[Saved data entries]
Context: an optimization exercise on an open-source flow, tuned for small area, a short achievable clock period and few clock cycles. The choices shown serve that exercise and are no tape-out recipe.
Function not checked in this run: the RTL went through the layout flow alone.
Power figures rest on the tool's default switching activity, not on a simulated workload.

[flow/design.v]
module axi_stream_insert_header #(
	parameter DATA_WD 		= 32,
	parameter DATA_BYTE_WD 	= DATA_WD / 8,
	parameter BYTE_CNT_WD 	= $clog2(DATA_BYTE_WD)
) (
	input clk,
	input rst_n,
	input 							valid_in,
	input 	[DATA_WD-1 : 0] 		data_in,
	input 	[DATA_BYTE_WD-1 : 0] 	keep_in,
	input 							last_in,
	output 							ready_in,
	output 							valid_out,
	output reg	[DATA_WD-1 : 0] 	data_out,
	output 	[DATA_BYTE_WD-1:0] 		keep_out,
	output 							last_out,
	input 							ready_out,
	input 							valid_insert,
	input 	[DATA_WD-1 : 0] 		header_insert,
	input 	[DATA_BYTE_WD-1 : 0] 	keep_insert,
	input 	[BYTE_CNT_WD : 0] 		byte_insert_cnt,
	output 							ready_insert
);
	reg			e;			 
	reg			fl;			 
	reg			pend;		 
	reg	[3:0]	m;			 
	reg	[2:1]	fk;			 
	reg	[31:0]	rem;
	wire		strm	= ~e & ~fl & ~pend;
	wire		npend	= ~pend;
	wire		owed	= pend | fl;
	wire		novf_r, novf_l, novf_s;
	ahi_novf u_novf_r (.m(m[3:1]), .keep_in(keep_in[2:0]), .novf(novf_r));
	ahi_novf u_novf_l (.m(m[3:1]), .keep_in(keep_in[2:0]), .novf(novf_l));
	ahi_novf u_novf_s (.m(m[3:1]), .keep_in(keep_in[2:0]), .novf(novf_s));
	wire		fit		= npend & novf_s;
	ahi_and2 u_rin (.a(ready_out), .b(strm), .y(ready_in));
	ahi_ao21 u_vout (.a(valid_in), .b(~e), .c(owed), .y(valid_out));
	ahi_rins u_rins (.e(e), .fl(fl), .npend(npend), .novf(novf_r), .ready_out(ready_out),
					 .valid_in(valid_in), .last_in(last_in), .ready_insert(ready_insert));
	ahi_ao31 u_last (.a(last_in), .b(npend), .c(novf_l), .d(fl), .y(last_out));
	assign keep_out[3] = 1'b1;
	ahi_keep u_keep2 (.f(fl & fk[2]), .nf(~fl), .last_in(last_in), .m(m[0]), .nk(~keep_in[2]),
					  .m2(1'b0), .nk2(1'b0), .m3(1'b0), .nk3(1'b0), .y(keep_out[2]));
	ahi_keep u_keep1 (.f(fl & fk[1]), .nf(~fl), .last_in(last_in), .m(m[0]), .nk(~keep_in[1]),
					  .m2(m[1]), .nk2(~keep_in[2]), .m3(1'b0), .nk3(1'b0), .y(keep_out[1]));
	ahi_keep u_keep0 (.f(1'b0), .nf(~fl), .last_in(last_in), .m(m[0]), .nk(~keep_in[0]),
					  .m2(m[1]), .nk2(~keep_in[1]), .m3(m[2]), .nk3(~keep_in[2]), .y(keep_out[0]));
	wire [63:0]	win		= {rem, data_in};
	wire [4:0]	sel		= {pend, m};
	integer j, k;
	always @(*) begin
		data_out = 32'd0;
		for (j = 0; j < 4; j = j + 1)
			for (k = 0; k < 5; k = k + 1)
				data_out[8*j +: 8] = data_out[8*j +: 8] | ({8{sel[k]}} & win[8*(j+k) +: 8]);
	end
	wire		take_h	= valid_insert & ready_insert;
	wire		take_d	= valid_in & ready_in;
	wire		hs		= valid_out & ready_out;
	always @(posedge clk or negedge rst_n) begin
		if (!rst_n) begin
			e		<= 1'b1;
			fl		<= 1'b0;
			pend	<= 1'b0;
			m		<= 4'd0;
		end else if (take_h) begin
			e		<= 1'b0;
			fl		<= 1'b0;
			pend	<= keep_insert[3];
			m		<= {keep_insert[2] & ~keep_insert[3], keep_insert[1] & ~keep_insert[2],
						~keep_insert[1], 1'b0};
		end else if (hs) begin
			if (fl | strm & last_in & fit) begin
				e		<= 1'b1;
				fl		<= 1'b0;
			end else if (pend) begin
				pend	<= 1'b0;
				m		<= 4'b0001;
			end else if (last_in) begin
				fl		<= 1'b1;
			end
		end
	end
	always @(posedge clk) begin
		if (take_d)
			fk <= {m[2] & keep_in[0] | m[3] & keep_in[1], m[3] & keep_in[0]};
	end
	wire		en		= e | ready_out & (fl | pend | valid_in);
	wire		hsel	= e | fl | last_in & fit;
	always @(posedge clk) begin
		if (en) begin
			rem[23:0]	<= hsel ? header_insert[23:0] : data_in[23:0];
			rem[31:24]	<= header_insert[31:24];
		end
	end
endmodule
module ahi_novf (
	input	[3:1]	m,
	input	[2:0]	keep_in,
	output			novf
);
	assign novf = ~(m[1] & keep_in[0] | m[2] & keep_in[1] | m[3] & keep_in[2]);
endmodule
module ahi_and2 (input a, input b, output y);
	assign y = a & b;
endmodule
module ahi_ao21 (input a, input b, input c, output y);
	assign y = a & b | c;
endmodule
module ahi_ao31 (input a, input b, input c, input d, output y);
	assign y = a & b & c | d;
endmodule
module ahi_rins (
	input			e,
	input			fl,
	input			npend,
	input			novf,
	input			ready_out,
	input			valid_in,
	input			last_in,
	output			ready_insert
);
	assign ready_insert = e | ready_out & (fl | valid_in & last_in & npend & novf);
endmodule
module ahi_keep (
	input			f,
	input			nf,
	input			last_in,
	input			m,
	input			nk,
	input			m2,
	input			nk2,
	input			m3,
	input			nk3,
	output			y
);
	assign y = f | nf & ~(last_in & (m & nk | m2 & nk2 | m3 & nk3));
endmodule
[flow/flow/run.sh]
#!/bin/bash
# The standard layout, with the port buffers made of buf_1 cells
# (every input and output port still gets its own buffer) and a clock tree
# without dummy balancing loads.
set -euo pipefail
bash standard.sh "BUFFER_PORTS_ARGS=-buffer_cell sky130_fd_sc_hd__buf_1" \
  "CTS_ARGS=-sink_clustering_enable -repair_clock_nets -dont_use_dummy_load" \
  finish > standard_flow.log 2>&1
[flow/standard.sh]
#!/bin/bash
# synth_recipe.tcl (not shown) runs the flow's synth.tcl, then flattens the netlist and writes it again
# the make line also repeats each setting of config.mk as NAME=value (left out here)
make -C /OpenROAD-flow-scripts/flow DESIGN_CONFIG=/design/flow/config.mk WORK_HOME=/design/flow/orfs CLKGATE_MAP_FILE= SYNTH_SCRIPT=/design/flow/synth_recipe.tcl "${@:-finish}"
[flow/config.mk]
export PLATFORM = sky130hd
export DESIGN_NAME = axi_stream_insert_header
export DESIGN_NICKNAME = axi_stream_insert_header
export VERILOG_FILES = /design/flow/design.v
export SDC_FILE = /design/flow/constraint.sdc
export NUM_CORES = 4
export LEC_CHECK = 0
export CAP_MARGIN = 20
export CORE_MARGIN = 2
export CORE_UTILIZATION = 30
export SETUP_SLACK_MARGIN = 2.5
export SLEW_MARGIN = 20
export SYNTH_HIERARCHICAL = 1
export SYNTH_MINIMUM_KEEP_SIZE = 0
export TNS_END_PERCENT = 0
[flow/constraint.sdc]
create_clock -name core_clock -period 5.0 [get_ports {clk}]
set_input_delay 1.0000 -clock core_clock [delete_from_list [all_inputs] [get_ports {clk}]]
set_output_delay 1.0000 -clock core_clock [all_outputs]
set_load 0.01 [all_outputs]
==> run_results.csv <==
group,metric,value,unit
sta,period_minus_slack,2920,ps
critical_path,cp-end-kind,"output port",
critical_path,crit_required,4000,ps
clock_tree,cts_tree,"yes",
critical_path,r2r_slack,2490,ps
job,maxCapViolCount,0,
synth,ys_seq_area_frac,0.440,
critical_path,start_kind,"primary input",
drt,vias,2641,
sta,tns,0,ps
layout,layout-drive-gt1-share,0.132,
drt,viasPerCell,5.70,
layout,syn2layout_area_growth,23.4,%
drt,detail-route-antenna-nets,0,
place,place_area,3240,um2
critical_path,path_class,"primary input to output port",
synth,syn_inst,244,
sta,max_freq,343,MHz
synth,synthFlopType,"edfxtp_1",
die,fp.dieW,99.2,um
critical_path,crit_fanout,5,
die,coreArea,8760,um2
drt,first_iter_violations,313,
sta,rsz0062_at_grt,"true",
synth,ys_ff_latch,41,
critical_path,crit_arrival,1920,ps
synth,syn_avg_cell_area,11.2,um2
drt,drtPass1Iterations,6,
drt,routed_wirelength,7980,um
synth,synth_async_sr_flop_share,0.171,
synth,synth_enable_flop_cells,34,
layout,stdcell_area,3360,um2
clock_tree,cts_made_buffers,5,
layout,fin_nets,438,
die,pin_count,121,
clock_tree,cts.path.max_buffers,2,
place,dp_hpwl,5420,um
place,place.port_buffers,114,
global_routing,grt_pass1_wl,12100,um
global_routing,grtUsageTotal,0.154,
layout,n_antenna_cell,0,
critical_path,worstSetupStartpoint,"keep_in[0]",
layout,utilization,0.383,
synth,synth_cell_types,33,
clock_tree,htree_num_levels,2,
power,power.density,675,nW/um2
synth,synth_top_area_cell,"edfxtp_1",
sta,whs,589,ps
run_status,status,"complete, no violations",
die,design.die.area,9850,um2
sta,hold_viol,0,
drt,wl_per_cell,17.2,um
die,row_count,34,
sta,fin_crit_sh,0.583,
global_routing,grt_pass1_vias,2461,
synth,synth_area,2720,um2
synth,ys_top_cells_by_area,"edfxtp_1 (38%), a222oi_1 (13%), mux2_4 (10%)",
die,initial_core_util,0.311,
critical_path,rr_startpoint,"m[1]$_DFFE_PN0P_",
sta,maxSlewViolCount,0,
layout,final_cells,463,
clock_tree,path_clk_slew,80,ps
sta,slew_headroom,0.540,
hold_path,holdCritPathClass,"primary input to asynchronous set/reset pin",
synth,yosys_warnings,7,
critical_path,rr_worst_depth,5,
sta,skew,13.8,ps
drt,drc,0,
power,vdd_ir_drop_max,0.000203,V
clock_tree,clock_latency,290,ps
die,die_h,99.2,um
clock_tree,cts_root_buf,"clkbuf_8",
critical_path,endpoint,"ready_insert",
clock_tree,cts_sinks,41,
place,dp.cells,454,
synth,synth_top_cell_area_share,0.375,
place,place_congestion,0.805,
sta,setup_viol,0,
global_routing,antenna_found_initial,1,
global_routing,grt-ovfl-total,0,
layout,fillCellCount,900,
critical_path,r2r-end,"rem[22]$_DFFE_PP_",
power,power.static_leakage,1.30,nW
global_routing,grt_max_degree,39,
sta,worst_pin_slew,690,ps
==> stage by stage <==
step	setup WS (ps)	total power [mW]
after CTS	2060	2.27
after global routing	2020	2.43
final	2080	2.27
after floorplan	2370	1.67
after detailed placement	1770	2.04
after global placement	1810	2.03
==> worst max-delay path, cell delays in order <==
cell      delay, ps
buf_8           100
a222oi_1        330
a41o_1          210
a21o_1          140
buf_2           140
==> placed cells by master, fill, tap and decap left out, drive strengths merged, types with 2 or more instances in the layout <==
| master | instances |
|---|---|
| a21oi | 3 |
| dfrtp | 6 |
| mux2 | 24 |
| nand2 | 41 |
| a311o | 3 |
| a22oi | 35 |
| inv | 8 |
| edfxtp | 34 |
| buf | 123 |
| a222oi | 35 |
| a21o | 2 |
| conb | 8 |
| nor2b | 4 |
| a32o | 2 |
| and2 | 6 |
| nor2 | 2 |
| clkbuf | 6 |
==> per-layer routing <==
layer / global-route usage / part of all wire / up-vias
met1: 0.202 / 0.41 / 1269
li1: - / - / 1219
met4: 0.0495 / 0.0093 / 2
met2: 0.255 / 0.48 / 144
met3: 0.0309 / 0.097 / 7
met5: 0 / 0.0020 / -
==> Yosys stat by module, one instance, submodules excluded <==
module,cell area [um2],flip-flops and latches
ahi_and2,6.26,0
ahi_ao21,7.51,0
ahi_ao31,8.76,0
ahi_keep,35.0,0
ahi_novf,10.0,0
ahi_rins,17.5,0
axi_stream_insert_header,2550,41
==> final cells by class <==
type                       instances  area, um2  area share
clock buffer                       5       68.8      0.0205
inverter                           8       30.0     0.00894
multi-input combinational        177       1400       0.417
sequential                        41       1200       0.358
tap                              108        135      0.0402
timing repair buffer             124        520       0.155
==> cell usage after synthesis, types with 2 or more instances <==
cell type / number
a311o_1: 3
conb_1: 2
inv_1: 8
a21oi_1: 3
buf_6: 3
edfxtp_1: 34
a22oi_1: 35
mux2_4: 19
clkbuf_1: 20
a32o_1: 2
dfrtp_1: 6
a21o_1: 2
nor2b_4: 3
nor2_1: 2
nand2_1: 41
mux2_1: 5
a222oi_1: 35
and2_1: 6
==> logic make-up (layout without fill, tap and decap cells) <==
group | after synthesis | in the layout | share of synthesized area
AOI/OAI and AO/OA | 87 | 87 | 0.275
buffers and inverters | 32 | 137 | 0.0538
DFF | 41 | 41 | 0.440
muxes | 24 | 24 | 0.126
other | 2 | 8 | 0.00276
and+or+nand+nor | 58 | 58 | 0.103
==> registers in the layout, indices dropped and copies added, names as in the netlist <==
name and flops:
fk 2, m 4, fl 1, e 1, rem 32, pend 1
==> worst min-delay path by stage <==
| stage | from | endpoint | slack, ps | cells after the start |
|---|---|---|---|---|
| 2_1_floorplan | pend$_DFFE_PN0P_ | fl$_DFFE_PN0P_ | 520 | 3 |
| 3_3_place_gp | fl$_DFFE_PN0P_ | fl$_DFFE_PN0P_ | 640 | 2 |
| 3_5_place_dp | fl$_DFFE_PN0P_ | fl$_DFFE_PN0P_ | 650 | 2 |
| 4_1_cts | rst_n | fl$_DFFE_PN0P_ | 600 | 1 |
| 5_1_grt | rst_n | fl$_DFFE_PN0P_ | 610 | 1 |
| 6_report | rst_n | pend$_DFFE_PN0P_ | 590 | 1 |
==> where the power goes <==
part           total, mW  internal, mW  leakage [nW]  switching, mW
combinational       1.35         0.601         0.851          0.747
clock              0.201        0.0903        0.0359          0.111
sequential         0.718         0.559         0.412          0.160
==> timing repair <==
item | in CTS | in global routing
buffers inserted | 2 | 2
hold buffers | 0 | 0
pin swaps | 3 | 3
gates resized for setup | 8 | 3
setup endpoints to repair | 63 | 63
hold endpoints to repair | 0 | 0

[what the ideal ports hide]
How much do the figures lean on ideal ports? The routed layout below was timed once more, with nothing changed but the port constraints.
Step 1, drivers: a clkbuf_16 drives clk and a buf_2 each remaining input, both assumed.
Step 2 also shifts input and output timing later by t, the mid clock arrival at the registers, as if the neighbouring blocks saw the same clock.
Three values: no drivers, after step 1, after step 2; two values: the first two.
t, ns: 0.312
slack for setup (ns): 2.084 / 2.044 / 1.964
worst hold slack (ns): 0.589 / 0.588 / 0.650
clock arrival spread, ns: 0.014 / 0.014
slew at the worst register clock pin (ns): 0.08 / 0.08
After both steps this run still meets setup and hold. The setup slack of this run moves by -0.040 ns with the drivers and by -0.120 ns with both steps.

■ Problem to solve:
All lines in the data above from the one with "hold endpoints to repair | 0 | 0" through the one with "slew at the" must be repeated exactly, and no others.

■ Response below:
hold endpoints to repair | 0 | 0

[what the ideal ports hide]
How much do the figures lean on ideal ports? The routed layout below was timed once more, with nothing changed but the port constraints.
Step 1, drivers: a clkbuf_16 drives clk and a buf_2 each remaining input, both assumed.
Step 2 also shifts input and output timing later by t, the mid clock arrival at the registers, as if the neighbouring blocks saw the same clock.
Three values: no drivers, after step 1, after step 2; two values: the first two.
t, ns: 0.312
slack for setup (ns): 2.084 / 2.044 / 1.964
worst hold slack (ns): 0.589 / 0.588 / 0.650
clock arrival spread, ns: 0.014 / 0.014
slew at the worst register clock pin (ns): 0.08 / 0.08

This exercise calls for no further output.